Tan Hill to Kirkstone
Andy Robinson, our resident distance specialist still hasn’t realised there’s plenty on the telly at the weekends. Last week he took himself off to the Lakes to run the 44 miles between Tan Hill and Kirkstone. Andy takes up the story…
Bank Holiday Sunday saw my Mountain Marathon partner, Chris, and I getting out of our sleeping bags at 4:30am at Brotherswater in the Lakes, and driving for an hour or so to the Tan Hill Inn in North Yorkshire. We parked up in the middle of a music festival, got one of the all-night drunken revellers to take a photo of us, and set off running across the moor at 6:20. It was cold, and I’d forgotten my gloves, but who cared? This was the start of a run we had had in our diaries for the best part of a year, a challenge route from the highest pub in England to the third highest: the Kirkstone Pass Inn above Brotherswater.

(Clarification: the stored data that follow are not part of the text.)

$ cat src/rtl/nn_layer_pkg.sv
// Shared definitions for the inter-layer activation interface:
// default activation width, streamer state encoding and the IEEE-754 zero test.
package nn_layer_pkg;

  localparam int DATA_W = 32;

  typedef enum logic [0:0] {
    ST_IDLE = 1'b0,
    ST_SEND = 1'b1
  } state_t;

  // +0 and -0 both count as zero; only the sign bit may be set.
  function automatic logic is_zero_f32(input logic [31:0] word);
    return ((word & 32'h7FFF_FFFF) == 32'd0);
  endfunction

endpackage

$ cat src/rtl/next_set_bit.sv
// Priority encoder returning the lowest set mask bit at or above a start index.
// Only present in sparse builds (SKIP_ZERO_EN defined).
`ifdef SKIP_ZERO_EN
module next_set_bit #(
  parameter int N     = 30,
  parameter int IDX_W = $clog2(N)
) (
  input  logic [N-1:0]     mask,
  input  logic [IDX_W-1:0] start,
  output logic [IDX_W-1:0] pos,
  output logic             found
);

  // Scan downward so the lowest qualifying position is the one left standing.
  always_comb begin
    pos   = '0;
    found = 1'b0;
    for (int i = N - 1; i >= 0; i--) begin
      if (mask[i] && (i >= int'(start))) begin
        pos   = IDX_W'(i);
        found = 1'b1;
      end
    end
  end

endmodule
`endif

$ cat src/rtl/layer_output_streamer.sv
// Captures a full layer of activations in one handshake and streams them one word per beat.
// Macro SKIP_ZERO_EN selects sparse mode, where zero-valued nodes are skipped.
module layer_output_streamer
  import nn_layer_pkg::state_t, nn_layer_pkg::ST_IDLE, nn_layer_pkg::ST_SEND;
#(
  parameter int N_NODES = 30,
  parameter int DATA_W  = nn_layer_pkg::DATA_W,
  parameter int IDX_W   = $clog2(N_NODES),
  parameter int CNT_W   = 16
) (
  input  logic                      clk,
  input  logic                      rst,
  input  logic                      layer_valid,
  output logic                      layer_ready,
  input  logic [N_NODES*DATA_W-1:0] layer_data,
  output logic                      m_valid,
  input  logic                      m_ready,
  output logic [DATA_W-1:0]         m_data,
  output logic [IDX_W-1:0]          m_index,
  output logic                      m_last,
  output logic                      busy,
  output logic [CNT_W-1:0]          frame_count
);

  state_t            state;
  logic [DATA_W-1:0] layer_words [N_NODES];
  logic [DATA_W-1:0] frame_buf   [N_NODES];
  logic              capture;
  logic [IDX_W-1:0]  first_idx;
  logic              first_last;
  logic [IDX_W-1:0]  sel_idx;
  logic              sel_last;

  for (genvar k = 0; k < N_NODES; k++) begin : g_unpack
    assign layer_words[k] = layer_data[k*DATA_W +: DATA_W];
  end

  assign capture = layer_valid && layer_ready;

`ifdef SKIP_ZERO_EN
  logic [N_NODES-1:0] mask_d;
  logic [N_NODES-1:0] mask_q;
  logic [N_NODES-1:0] enc_mask;
  logic [IDX_W-1:0]   enc_start;
  logic [IDX_W-1:0]   enc_pos;
  logic               enc_found;
  logic               hi_empty;

  for (genvar k = 0; k < N_NODES; k++) begin : g_mask
    assign mask_d[k] = !nn_layer_pkg::is_zero_f32(32'(layer_words[k]));
  end

  // One encoder serves both the first beat (live mask) and every advance (held mask).
  assign enc_mask  = (state == ST_IDLE) ? mask_d : mask_q;
  assign enc_start = (state == ST_IDLE) ? '0 : IDX_W'(m_index + 1'b1);

  next_set_bit #(
    .N     (N_NODES),
    .IDX_W (IDX_W)
  ) u_next_set_bit (
    .mask  (enc_mask),
    .start (enc_start),
    .pos   (enc_pos),
    .found (enc_found)
  );

  assign hi_empty = (((enc_mask >> enc_pos) >> 1) == '0);

  // An all-zero frame still emits one beat on the final node so the frame is not lost.
  assign first_idx  = enc_found ? enc_pos : IDX_W'(N_NODES - 1);
  assign first_last = enc_found ? hi_empty : 1'b1;
  assign sel_idx    = enc_pos;
  assign sel_last   = hi_empty;

  always_ff @(posedge clk) begin
    if (rst) begin
      mask_q <= '0;
    end else if (capture) begin
      mask_q <= mask_d;
    end
  end
`else
  assign first_idx  = '0;
  assign first_last = 1'b0;
  assign sel_idx    = IDX_W'(m_index + 1'b1);
  assign sel_last   = (sel_idx == IDX_W'(N_NODES - 1));
`endif

  always_ff @(posedge clk) begin
    if (capture) begin
      for (int k = 0; k < N_NODES; k++) begin
        frame_buf[k] <= layer_words[k];
      end
    end
  end

  // The first beat is taken straight from layer_data so it is valid one cycle after capture.
  always_ff @(posedge clk) begin
    if (rst) begin
      state       <= ST_IDLE;
      layer_ready <= 1'b1;
      busy        <= 1'b0;
      m_valid     <= 1'b0;
      m_last      <= 1'b0;
      m_data      <= '0;
      m_index     <= '0;
      frame_count <= '0;
    end else begin
      case (state)
        ST_IDLE: begin
          if (capture) begin
            state       <= ST_SEND;
            layer_ready <= 1'b0;
            busy        <= 1'b1;
            m_valid     <= 1'b1;
            m_index     <= first_idx;
            m_data      <= layer_words[first_idx];
            m_last      <= first_last;
          end
        end
        ST_SEND: begin
          if (m_ready) begin
            if (m_last) begin
              state       <= ST_IDLE;
              layer_ready <= 1'b1;
              busy        <= 1'b0;
              m_valid     <= 1'b0;
              m_last      <= 1'b0;
              frame_count <= frame_count + 1'b1;
            end else begin
              m_index <= sel_idx;
              m_data  <= frame_buf[sel_idx];
              m_last  <= sel_last;
            end
          end
        end
        default: state <= ST_IDLE;
      endcase
    end
  end

endmodule
$ cat config.mk
export PLATFORM = sky130hd
export DESIGN_NAME = prbs31_bert_ctrl
export DESIGN_NICKNAME = d
export VERILOG_FILES = /design/src/rtl/prbs31_bert_ctrl.sv
export SDC_FILE = /design/constraint.sdc
export NUM_CORES = 1
export LEC_CHECK = 0
export CORE_ASPECT_RATIO = 1.25
export CORE_MARGIN = 5
export CORE_UTILIZATION = 35
export CTS_CLUSTER_DIAMETER = 150
export DETAILED_ROUTE_END_ITERATION = 10
export PLACE_DENSITY = 0.59
export SLEW_MARGIN = 30
export SYNTH_ARGS = -nofsm -noshare
export SYNTH_HDL_FRONTEND = slang
export SYNTH_SLANG_ARGS = --single-unit
$ cat constraint.sdc
create_clock -name clk -period 6.2 [get_ports clk]
set_input_delay 0.62 -clock clk [delete_from_list [all_inputs] [get_ports clk]]
set_output_delay 0.62 -clock clk [all_outputs]
set_load 0.02 [all_outputs]
**config.mk**
```make
export PLATFORM = sky130hd
export DESIGN_NAME = ks32_multiword_seq
export DESIGN_NICKNAME = d
export VERILOG_FILES = /design/src/rtl/ks_seq_pkg.sv /design/src/rtl/kogge_stone_32.sv /design/src/rtl/ks32_multiword_seq.sv
export SDC_FILE = /design/constraint.sdc
export NUM_CORES = 1
export LEC_CHECK = 0
export ABC_AREA = 1
export CELL_PAD_IN_SITES_DETAIL_PLACEMENT = 2
export CELL_PAD_IN_SITES_GLOBAL_PLACEMENT = 2
export CORE_ASPECT_RATIO = 0.9
export CORE_MARGIN = 2
export CORE_UTILIZATION = 29
export DETAILED_ROUTE_END_ITERATION = 12
export GPL_TIMING_DRIVEN = 0
export HOLD_SLACK_MARGIN = 0.06
export PLACE_DENSITY = 0.87
export SYNTH_ARGS = -nofsm -noshare
export SYNTH_HDL_FRONTEND = slang
export SYNTH_SLANG_ARGS = --single-unit
```
**constraint.sdc**
```tcl
create_clock -name clk -period 3.3 [get_ports clk]
set_clock_uncertainty 0.2 [all_clocks]
set_input_delay 0.66 -clock clk [delete_from_list [all_inputs] [get_ports clk]]
set_output_delay 0.66 -clock clk [all_outputs]
set_load 0.05 [all_outputs]
```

Initially we were following a small path, but we soon had to head off west across pathless rough moorland on a compass bearing, heading for Whitsundale to pick up the path to the first summit, Nine Standards (662m), a huge expanse of desolate peat. As we climbed the last bit the cloud came in and it started snowing…
Ten minutes later we were out of the clouds, and for the rest of the day the weather was reasonably good to us. No more snow, or even rain, although it never did warm up. I had to keep my thermal top and fleece on all day, and even to add a windproof for the last section. We ran off the summit to join another path down to the road, then followed a 4WD track up to the next two summits, High Pike and High Seat (709m). We were going well. We took a pathless compass bearing off High Seat down to the B6259, and on the descent Chris started to have a bit of trouble with his ankle, twisted earlier on the Highlander Mountain Marathon. The next section was a long hard climb up to Wild Boar Fell (708m). On the last steep section Chris’s ankle started to give him some real trouble, and I started to worry we might not make it. We nursed it down the long slopes west to the road, and along the A683 to the Cross Keys Temperance Inn, where my family were in attendance. Chris was in so much pain by this time he had no alternative but to give up, so once we were sure he was OK I set off up the Howgills on my own.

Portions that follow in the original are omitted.